(Supplied entries Opens)
--- src/hdl/strap_cfg_pkg.sv ---
/*
 strap configuration package: strap bit positions, pull defaults, reset wait
 times and cycle counts, register offsets and field layouts, state types.
 assumes a 50 MHz system clock.
*/
package strap_cfg_pkg;

    // clock and reset wait times
    localparam longint CLOCK_HZ = 50000000;
    localparam longint RESET_WAIT_SHORT_MS = 2;
    localparam longint RESET_WAIT_LONG_MS = 20;
    localparam int RESET_WAIT_SHORT_CYCLES = int'((RESET_WAIT_SHORT_MS * CLOCK_HZ + 999) / 1000);
    localparam int RESET_WAIT_LONG_CYCLES = int'((RESET_WAIT_LONG_MS * CLOCK_HZ + 999) / 1000);
    localparam int WAIT_COUNT_W = 24;

    // strap vector bit positions
    localparam int STRAP_W = 18;
    localparam int POS_RELEASE_MODE = 0;
    localparam int POS_MGR_SPARE = 1;
    localparam int POS_SCAN_TEST = 4;
    localparam int POS_DEBUG_PORT = 5;
    localparam int POS_POR_GEN_ON = 6;
    localparam int POS_PROC_RST_BYP = 7;
    localparam int POS_PLL_POWER_OFF = 8;
    localparam int POS_PLL_BYPASS = 9;
    localparam int POS_CHIP_SPARE = 10;
    localparam int POS_BOOT_BIT1 = 13;
    localparam int POS_WAIT_LONG = 14;
    localparam int POS_USB_BOOT_N = 15;
    localparam int POS_CARD_BOOT_N = 16;
    localparam int POS_POWER_GOOD = 17;
    localparam int SPARE_W = 3;

    // pull defaults: power-on-reset enable, boot bit 1, usb and card requests pulled up
    localparam logic [STRAP_W-1:0] STRAP_RESET = 18'h1a040;

    // clocks the strap sample waits after reset release, covering the synchroniser
    localparam logic [1:0] SETTLE_CYCLES = 2'h2;

    // register byte offsets
    localparam int ADDR_W = 4;
    localparam logic [ADDR_W-1:0] OFS_STRAPS = 4'h0;
    localparam logic [ADDR_W-1:0] OFS_STATUS = 4'h4;
    localparam logic [ADDR_W-1:0] OFS_CONTROL = 4'h8;
    localparam logic [ADDR_W-1:0] OFS_REMAINING = 4'hc;

    // status register fields
    localparam int ST_STATE_LSB = 0;
    localparam int ST_RELEASED = 2;
    localparam int ST_POWER_GOOD = 3;
    localparam int ST_PLL_CONFLICT = 4;
    localparam int ST_BOOT_LSB = 5;
    localparam int ST_FACTORY_PORT = 7;

    // control register fields
    localparam int CTL_HOLD_RESET = 0;
    localparam logic CONTROL_RESET = 1'b0;

    typedef enum logic [1:0] {BOOT_EMMC, BOOT_SPI, BOOT_USB, BOOT_CARD} boot_source_t;
    typedef enum logic [1:0] {SEQ_SETTLE, SEQ_WAIT, SEQ_POWER, SEQ_RUN} seq_state_t;

endpackage

--- src/hdl/reset_wait_counter.sv ---
/*
 down counter for the chip reset wait. load sets the count, expired is high
 once it has run down to zero. assumes load and run are never both high.
*/
`timescale 1ns/1ps
module reset_wait_counter
    import strap_cfg_pkg::*;
#(
    parameter int COUNT_W = WAIT_COUNT_W
)
(
    // clock and reset
    input wire logic i_clock,
    input wire logic i_rstn,
    // control
    input wire logic i_load,
    input wire logic [COUNT_W-1:0] i_load_value,
    input wire logic i_run,
    // status
    output logic o_expired,
    output logic [COUNT_W-1:0] o_remaining
);

    typedef struct packed {
        logic [COUNT_W-1:0] count;
        logic armed;
    } counter_state_t;

    counter_state_t state;
    counter_state_t next_state;

    always_comb
    begin
        next_state = state;
        if (i_load)
        begin
            next_state.count = i_load_value;
            next_state.armed = 1'b1;
        end
        else if (i_run && state.count != '0)
        begin
            next_state.count = state.count - COUNT_W'(1);
        end
    end

    always_ff @(posedge i_clock or negedge i_rstn)
    begin
        if (!i_rstn)
        begin
            state <= '0;
        end
        else
        begin
            state <= next_state;
        end
    end

    // never expired before the first load, so reset cannot leak out early
    assign o_expired = state.armed && state.count == '0;
    assign o_remaining = state.count;

endmodule

--- src/hdl/strap_boot_reset_config.sv ---
/*
 strap-sampled boot and reset configuration. samples board straps after system
 reset release, drives the chip reset release sequence, the debug, pll and
 reset-bypass configuration and the boot source, and shows all of it to
 software over an avalon-mm slave with waitrequest.
 assumes i_rstn is the system reset, straps are static levels from the board.
*/
// Chosen here: the Avalon-MM register port and the register offsets.
// Contract
// - release mode 0: release chip reset when wait counter expires, ignore power good
// - release mode 1: release chip reset only after counter expiry and power good
// - test select 0 enables processor debug jtag; 1 enables scan tests
// - debug port select 0 routes to processor debug; 1 is factory only
// - power-on-reset strap 1 enables the on-chip generator; 0 bypasses it
// - processor reset bypass 0 keeps partition reset logic; 1 bypasses it
// - pll bypass 1 bypasses system, memory and processor plls
// - pll power-off 1 powers down those plls; 0 keeps them powered
// - boot bit 1 selects emmc when 1, spi flash when 0
// - reset wait strap selects 2 ms when 0, 20 ms when 1
// - usb boot request low at reset release selects usb boot
// - card boot request low at reset release selects sd card boot
// - six spare straps are captured for software, no hardware effect
`timescale 1ns/1ps
module strap_boot_reset_config
    import strap_cfg_pkg::*;
#(
    parameter int SHORT_WAIT_CYCLES = RESET_WAIT_SHORT_CYCLES,
    parameter int LONG_WAIT_CYCLES = RESET_WAIT_LONG_CYCLES
)
(
    // clock and system reset
    input wire logic i_clock,
    input wire logic i_rstn,
    // manager straps: bit 0 release mode, bits 3:1 spare
    input wire logic [3:0] i_manager_config_bits,
    input wire logic i_scan_test_select,
    input wire logic i_debug_port_select,
    input wire logic i_power_on_reset_gen_on,
    // chip straps
    input wire logic i_processor_reset_bypass,
    input wire logic i_pll_power_off,
    input wire logic i_pll_bypass_all,
    input wire logic [SPARE_W-1:0] i_chip_spare_bits,
    input wire logic i_boot_source_bit1,
    input wire logic i_reset_wait_long,
    // board boot requests, active low
    input wire logic i_usb_boot_request_n,
    input wire logic i_card_boot_request_n,
    // power good from the board
    input wire logic i_core_power_good,
    // avalon-mm slave
    input wire logic [ADDR_W-1:0] i_avs_address,
    input wire logic i_avs_read,
    input wire logic i_avs_write,
    input wire logic [31:0] i_avs_writedata,
    input wire logic [3:0] i_avs_byteenable,
    output logic [31:0] o_avs_readdata,
    output logic o_avs_waitrequest,
    // chip reset and configuration
    output logic o_chip_reset_out_n,
    output logic o_config_valid,
    output logic o_debug_jtag_on,
    output logic o_scan_test_on,
    output logic o_debug_port_factory,
    output logic o_power_on_reset_gen_on,
    output logic o_processor_reset_bypass,
    output logic o_pll_bypass_all,
    output logic o_pll_power_off,
    output logic [1:0] o_boot_source
);

    typedef struct packed {
        seq_state_t seq;
        logic [1:0] settle;
        logic [STRAP_W-1:0] straps;
        logic hold_reset;
        logic ack;
        logic [31:0] rdata;
        logic reset_out_n;
    } top_state_t;

    top_state_t state;
    top_state_t next_state;

    logic [STRAP_W-1:0] pins;
    logic [STRAP_W-1:0] synced;
    logic load_wait;
    logic run_wait;
    logic wait_expired;
    logic [WAIT_COUNT_W-1:0] wait_remaining;
    logic [WAIT_COUNT_W-1:0] wait_value;
    logic bus_request;
    logic power_good;
    logic release_ok;

    // boot source decode, shared by the outputs and the status register
    function automatic boot_source_t pick_boot(input logic [STRAP_W-1:0] s);
        boot_source_t b;
        b = BOOT_EMMC;
        if (!s[POS_USB_BOOT_N])
        begin
            b = BOOT_USB;
        end
        else if (!s[POS_CARD_BOOT_N])
        begin
            b = BOOT_CARD;
        end
        else if (s[POS_BOOT_BIT1])
        begin
            b = BOOT_EMMC;
        end
        else
        begin
            b = BOOT_SPI;
        end
        return b;
    endfunction

    // pll power-off without bypass would stop the clocks outright
    function automatic logic pll_conflict(input logic [STRAP_W-1:0] s);
        return s[POS_PLL_POWER_OFF] && !s[POS_PLL_BYPASS];
    endfunction

    assign pins = {
        i_core_power_good,
        i_card_boot_request_n,
        i_usb_boot_request_n,
        i_reset_wait_long,
        i_boot_source_bit1,
        i_chip_spare_bits,
        i_pll_bypass_all,
        i_pll_power_off,
        i_processor_reset_bypass,
        i_power_on_reset_gen_on,
        i_debug_port_select,
        i_scan_test_select,
        i_manager_config_bits
    };

    // board levels cross into the clock domain before anything reads them
    strap_sync #(
        .WIDTH(STRAP_W),
        .INIT(STRAP_RESET)
    ) u_sync (
        .i_clock(i_clock),
        .i_rstn(i_rstn),
        .i_level(pins),
        .o_level(synced)
    );

    reset_wait_counter #(
        .COUNT_W(WAIT_COUNT_W)
    ) u_wait (
        .i_clock(i_clock),
        .i_rstn(i_rstn),
        .i_load(load_wait),
        .i_load_value(wait_value),
        .i_run(run_wait),
        .o_expired(wait_expired),
        .o_remaining(wait_remaining)
    );

    // wait length from the live strap: latching and loading share one cycle
    assign wait_value = synced[POS_WAIT_LONG] ? WAIT_COUNT_W'(LONG_WAIT_CYCLES)
        : WAIT_COUNT_W'(SHORT_WAIT_CYCLES);
    assign load_wait = state.seq == SEQ_SETTLE && state.settle == SETTLE_CYCLES;
    assign run_wait = state.seq == SEQ_WAIT;
    assign power_good = synced[POS_POWER_GOOD];
    assign bus_request = i_avs_read || i_avs_write;

    // release decision: mode 0 ignores power good, mode 1 needs it
    always_comb
    begin
        if (state.straps[POS_RELEASE_MODE])
        begin
            release_ok = wait_expired && power_good;
        end
        else
        begin
            release_ok = wait_expired;
        end
    end

    always_comb
    begin
        next_state = state;
        next_state.ack = bus_request && !state.ack;

        unique case (state.seq)
            SEQ_SETTLE:
            begin
                if (state.settle == SETTLE_CYCLES)
                begin
                    // one capture only; after it only the power good pin is still looked at
                    next_state.straps = synced;
                    next_state.seq = SEQ_WAIT;
                end
                else
                begin
                    next_state.settle = state.settle + 2'h1;
                end
            end
            SEQ_WAIT:
            begin
                if (wait_expired)
                begin
                    next_state.seq = state.straps[POS_RELEASE_MODE] ? SEQ_POWER : SEQ_RUN;
                end
            end
            SEQ_POWER:
            begin
                if (release_ok)
                begin
                    next_state.seq = SEQ_RUN;
                end
            end
            SEQ_RUN:
            begin
                next_state.seq = SEQ_RUN;
            end
        endcase

        // chip reset: released once the sequence reaches run, unless software holds it or power good drops in mode 1
        next_state.reset_out_n = next_state.seq == SEQ_RUN && release_ok && !next_state.hold_reset;

        // register read data is prepared in the first cycle of a read
        if (i_avs_read && !state.ack)
        begin
            next_state.rdata = '0;
            unique case (i_avs_address)
                OFS_STRAPS:
                begin
                    next_state.rdata = 32'(state.straps);
                end
                OFS_STATUS:
                begin
                    next_state.rdata[ST_STATE_LSB +: 2] = state.seq;
                    next_state.rdata[ST_RELEASED] = state.reset_out_n;
                    next_state.rdata[ST_POWER_GOOD] = power_good;
                    next_state.rdata[ST_PLL_CONFLICT] = pll_conflict(state.straps);
                    next_state.rdata[ST_BOOT_LSB +: 2] = pick_boot(state.straps);
                    next_state.rdata[ST_FACTORY_PORT] = state.straps[POS_DEBUG_PORT];
                end
                OFS_CONTROL:
                begin
                    next_state.rdata[CTL_HOLD_RESET] = state.hold_reset;
                end
                OFS_REMAINING:
                begin
                    next_state.rdata = 32'(wait_remaining);
                end
                default:
                begin
                    next_state.rdata = '0;
                end
            endcase
        end

        // writes take effect at the edge where waitrequest is low
        if (i_avs_write && state.ack && i_avs_address == OFS_CONTROL && i_avs_byteenable[0])
        begin
            next_state.hold_reset = i_avs_writedata[CTL_HOLD_RESET];
        end
    end

    always_ff @(posedge i_clock or negedge i_rstn)
    begin
        if (!i_rstn)
        begin
            state.seq <= SEQ_SETTLE;
            state.settle <= '0;
            state.straps <= STRAP_RESET;
            state.hold_reset <= CONTROL_RESET;
            state.ack <= 1'b0;
            state.rdata <= '0;
            state.reset_out_n <= 1'b0;
        end
        else
        begin
            state <= next_state;
        end
    end

    // one wait state per access, answer on the second edge
    assign o_avs_waitrequest = bus_request && !state.ack;
    assign o_avs_readdata = state.rdata;

    assign o_chip_reset_out_n = state.reset_out_n;
    assign o_config_valid = state.seq != SEQ_SETTLE;
    assign o_debug_jtag_on = !state.straps[POS_SCAN_TEST];
    assign o_scan_test_on = state.straps[POS_SCAN_TEST];
    // factory path is only exposed, never chosen by this block on its own
    assign o_debug_port_factory = state.straps[POS_DEBUG_PORT];
    assign o_power_on_reset_gen_on = state.straps[POS_POR_GEN_ON];
    assign o_processor_reset_bypass = state.straps[POS_PROC_RST_BYP];
    assign o_pll_bypass_all = state.straps[POS_PLL_BYPASS];
    assign o_pll_power_off = state.straps[POS_PLL_POWER_OFF];
    assign o_boot_source = pick_boot(state.straps);

endmodule

--- src/hdl/strap_sync.sv ---
/*
 two-stage synchroniser for a vector of slow board levels.
 assumes each bit is a quasi-static level; no bus coherency across bits.
*/
`timescale 1ns/1ps
module strap_sync
    import strap_cfg_pkg::*;
#(
    parameter int WIDTH = STRAP_W,
    parameter logic [WIDTH-1:0] INIT = '0
)
(
    // clock and reset
    input wire logic i_clock,
    input wire logic i_rstn,
    // levels
    input wire logic [WIDTH-1:0] i_level,
    output logic [WIDTH-1:0] o_level
);

    typedef struct packed {
        logic [WIDTH-1:0] first;
        logic [WIDTH-1:0] second;
    } sync_state_t;

    sync_state_t state;
    sync_state_t next_state;

    always_comb
    begin
        next_state.first = i_level;
        next_state.second = state.first;
    end

    always_ff @(posedge i_clock or negedge i_rstn)
    begin
        if (!i_rstn)
        begin
            state <= {INIT, INIT};
        end
        else
        begin
            state <= next_state;
        end
    end

    assign o_level = state.second;

endmodule
--- config.mk ---
export PLATFORM = sky130hd
export DESIGN_NAME = strap_boot_reset_config
export DESIGN_NICKNAME = d
export VERILOG_FILES = /design/src/hdl/strap_cfg_pkg.sv /design/src/hdl/reset_wait_counter.sv /design/src/hdl/strap_boot_reset_config.sv /design/src/hdl/strap_sync.sv
export SDC_FILE = /design/constraint.sdc
export NUM_CORES = 1
export LEC_CHECK = 0
export ABC_AREA = 1
export BUFFER_PORTS_ARGS = -buffer_cell sky130_fd_sc_hd__buf_2
export CAP_MARGIN = 15
export CORE_UTILIZATION = 50
export CTS_CLUSTER_SIZE = 20
export DETAILED_ROUTE_END_ITERATION = 16
export PLACE_DENSITY = 0.76
export SYNTH_ARGS = -nofsm -noshare
export SYNTH_HDL_FRONTEND = slang
export SYNTH_HIERARCHICAL = 1
export SYNTH_SLANG_ARGS = --single-unit
--- constraint.sdc ---
create_clock -name i_clock -period 1.8 [get_ports i_clock]
set_input_delay 0.27 -clock i_clock [delete_from_list [all_inputs] [get_ports i_clock]]
set_output_delay 0.27 -clock i_clock [all_outputs]
set_load 0.005 [all_outputs]
## Word-level counts from Yosys, hierarchy flattened

Index checks and enable logic that the tools add are counted.

| storage, ports and cells | value |
|---|---|
| bits in registers | 118 |
| bits in latches | 0 |
| RAM bits | 0 |
| memory bits (read-only) | 0 |
| output and inout port bits | 44 |
| logic and storage cells | 62 |
| memories | 0 |

| operators by class | value |
|---|---|
| $add $sub $neg | 2 |
| multiply operators | 0 |
| divide/modulo/power cells | 0 |
| magnitude comparators | 0 |
| equal/unequal tests | 8 |
| shift operators | 0 |
| mux-type cells | 15 |
| bitwise operators | 1 |
| reduce and logical (&&, ||, !) cells | 25 |

Operators by type and width:

| cell | count |
|---|---|
| 2-to-1 mux 24 bit | 2 |
| one-hot mux 16 bit (2 select lines) | 1 |
| zero test 24 bit | 1 |
| nonzero test 24 bit | 1 |
| subtractor 24 x 1 -> 24 bit, second input constant | 1 |
| one-hot mux 7 bit (3 select lines) | 1 |
| 2-to-1 mux 20 bit | 1 |
| logical AND 1 bit | 12 |
| 2-to-1 mux 2 bit | 5 |
| equality test 2 bit, second input constant | 4 |
| equality test 4 bit, second input constant | 2 |
| one-hot mux 2 bit (4 select lines) | 1 |
| equality test 4 x 3 -> 1 bit, second input constant | 1 |
| zero test 1 bit | 4 |
| zero test 4 bit | 1 |
| one-hot mux 1 bit (4 select lines) | 1 |
| AND reduction 2 bit | 2 |
| nonzero test 2 bit | 2 |
| 2-to-1 mux 1 bit | 3 |
| adder 2 x 1 -> 2 bit, second input constant | 1 |
| equality test 2 x 1 -> 1 bit, second input constant | 1 |
| zero test 2 bit | 1 |
| logical OR 1 bit | 1 |
| NOT 1 bit | 1 |

## Logic depth before layout (Yosys ltp)

| logic depth | value |
|---|---|
| depth in word-level cells | 9 |
| gate-level depth with buffers | 13 |
| mapped depth without buffers | 13 |

## Modules after synthesis

Netlist, hierarchy kept.

Modules (own cells, without submodules):

| module | instances | cells each | area an instance (sq um) |
|---|---|---|---|
| strap_boot_reset_config | 1 | 317 | 2,560.0 |
| reset_wait_counter | 1 | 316 | 2,037.0 |
| strap_sync | 1 | 36 | 910.9 |

## Worst setup path after synthesis

No wires, ideal clock.

| timing | value |
|---|---|
| path type | register to register |
| from | reg state[55] (netlist name) |
| to | reg u_wait.state, in the netlist u_wait/o_remaining[8] |
| setup time | 0.117 ns |
| arrival time | 1.808 ns |
| required time | 1.683 ns |
| setup slack | -0.126 ns |
| stages on the path, launching flop included | 11 |
| path buffers | 3 |
| cells stage by stage | dfrtp_1 > nor2_1 > nand2_2 > inv_1 > buf_2 > buf_2 > inv_1 > clkbuf_1 > or2_2 > nand3_1 > nand2_1 |

| on the way | value |
|---|---|
| word-level cells in the longest chain between the ends | 3 |
| elaborated cells between the ends (all ways) | 6 |

Ends and longest elaborated chain:

| element | line | RTL |
|---|---|---|
| from (decl) | strap_boot_reset_config.sv:82 | `top_state_t state;` |
| from (signal assigned) | strap_boot_reset_config.sv:280 | `state <= next_state;` |
| zero test 2 bit (*) | strap_boot_reset_config.sv:166 | `assign load_wait = state.seq == SEQ_SETTLE && state.settle == SETTLE_CYCLES;` |
| logical AND 1 bit (*) | strap_boot_reset_config.sv:166 |  |
| named net load_wait | strap_boot_reset_config.sv:87 | `logic load_wait;` |
| 2-to-1 mux 24 bit / nonzero test 2 bit (equally long branches) | -- |  |
| to (signal assigned) | reset_wait_counter.sv:54 | `state <= next_state;` |
| to (decl) | reset_wait_counter.sv:29 | `counter_state_t state;` |

Mark *: on every way through the listed nets, which the timed path passes. The rest lies on a longest branch.
A chain may end at the register's enable or synchronous reset.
(Supplied entries Closes)
Proceeding from the line containing "assign o_level = state.second;" through the line containing "export CAP_MARGIN = 15", transcribe the lines above exactly, both end lines included.

◆ **Result**:
    assign o_level = state.second;

endmodule
--- config.mk ---
export PLATFORM = sky130hd
export DESIGN_NAME = strap_boot_reset_config
export DESIGN_NICKNAME = d
export VERILOG_FILES = /design/src/hdl/strap_cfg_pkg.sv /design/src/hdl/reset_wait_counter.sv /design/src/hdl/strap_boot_reset_config.sv /design/src/hdl/strap_sync.sv
export SDC_FILE = /design/constraint.sdc
export NUM_CORES = 1
export LEC_CHECK = 0
export ABC_AREA = 1
export BUFFER_PORTS_ARGS = -buffer_cell sky130_fd_sc_hd__buf_2
export CAP_MARGIN = 15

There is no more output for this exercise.